▶ **The task**: Among the records that follow, find the line with "lec_check: 0" and the line with "- Status exp/willow: flow". Set down those lines and all lines between them exactly, without adding anything.

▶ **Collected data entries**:
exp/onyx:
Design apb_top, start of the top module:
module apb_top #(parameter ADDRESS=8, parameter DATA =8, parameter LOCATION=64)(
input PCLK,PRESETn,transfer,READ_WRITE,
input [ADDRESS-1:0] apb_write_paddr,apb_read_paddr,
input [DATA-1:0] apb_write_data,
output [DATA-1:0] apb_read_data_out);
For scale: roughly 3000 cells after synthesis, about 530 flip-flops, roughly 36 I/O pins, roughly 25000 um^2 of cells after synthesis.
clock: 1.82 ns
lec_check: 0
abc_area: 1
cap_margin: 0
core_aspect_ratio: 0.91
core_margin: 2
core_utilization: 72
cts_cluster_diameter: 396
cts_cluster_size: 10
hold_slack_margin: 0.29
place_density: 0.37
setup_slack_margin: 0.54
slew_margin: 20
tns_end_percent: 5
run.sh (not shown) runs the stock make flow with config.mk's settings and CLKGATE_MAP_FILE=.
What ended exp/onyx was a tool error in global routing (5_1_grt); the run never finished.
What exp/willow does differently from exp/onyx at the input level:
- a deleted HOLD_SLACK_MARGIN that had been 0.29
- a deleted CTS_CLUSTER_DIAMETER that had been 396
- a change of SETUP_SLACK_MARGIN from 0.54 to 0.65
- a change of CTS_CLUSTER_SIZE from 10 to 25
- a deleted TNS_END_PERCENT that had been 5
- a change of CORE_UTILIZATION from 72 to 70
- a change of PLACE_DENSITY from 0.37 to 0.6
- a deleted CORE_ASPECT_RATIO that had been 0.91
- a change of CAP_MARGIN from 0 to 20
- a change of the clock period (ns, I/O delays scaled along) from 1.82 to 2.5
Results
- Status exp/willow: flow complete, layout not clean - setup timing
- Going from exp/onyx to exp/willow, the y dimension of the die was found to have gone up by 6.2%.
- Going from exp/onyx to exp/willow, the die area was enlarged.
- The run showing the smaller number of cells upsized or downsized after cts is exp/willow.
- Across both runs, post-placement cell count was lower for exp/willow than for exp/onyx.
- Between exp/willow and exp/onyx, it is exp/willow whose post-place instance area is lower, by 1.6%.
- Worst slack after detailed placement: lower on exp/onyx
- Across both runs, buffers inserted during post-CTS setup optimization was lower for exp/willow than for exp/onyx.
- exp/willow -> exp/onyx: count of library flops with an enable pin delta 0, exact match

▶ **Response below**:
lec_check: 0
abc_area: 1
cap_margin: 0
core_aspect_ratio: 0.91
core_margin: 2
core_utilization: 72
cts_cluster_diameter: 396
cts_cluster_size: 10
hold_slack_margin: 0.29
place_density: 0.37
setup_slack_margin: 0.54
slew_margin: 20
tns_end_percent: 5
run.sh (not shown) runs the stock make flow with config.mk's settings and CLKGATE_MAP_FILE=.
What ended exp/onyx was a tool error in global routing (5_1_grt); the run never finished.
What exp/willow does differently from exp/onyx at the input level:
- a deleted HOLD_SLACK_MARGIN that had been 0.29
- a deleted CTS_CLUSTER_DIAMETER that had been 396
- a change of SETUP_SLACK_MARGIN from 0.54 to 0.65
- a change of CTS_CLUSTER_SIZE from 10 to 25
- a deleted TNS_END_PERCENT that had been 5
- a change of CORE_UTILIZATION from 72 to 70
- a change of PLACE_DENSITY from 0.37 to 0.6
- a deleted CORE_ASPECT_RATIO that had been 0.91
- a change of CAP_MARGIN from 0 to 20
- a change of the clock period (ns, I/O delays scaled along) from 1.82 to 2.5
Results
- Status exp/willow: flow complete, layout not clean - setup timing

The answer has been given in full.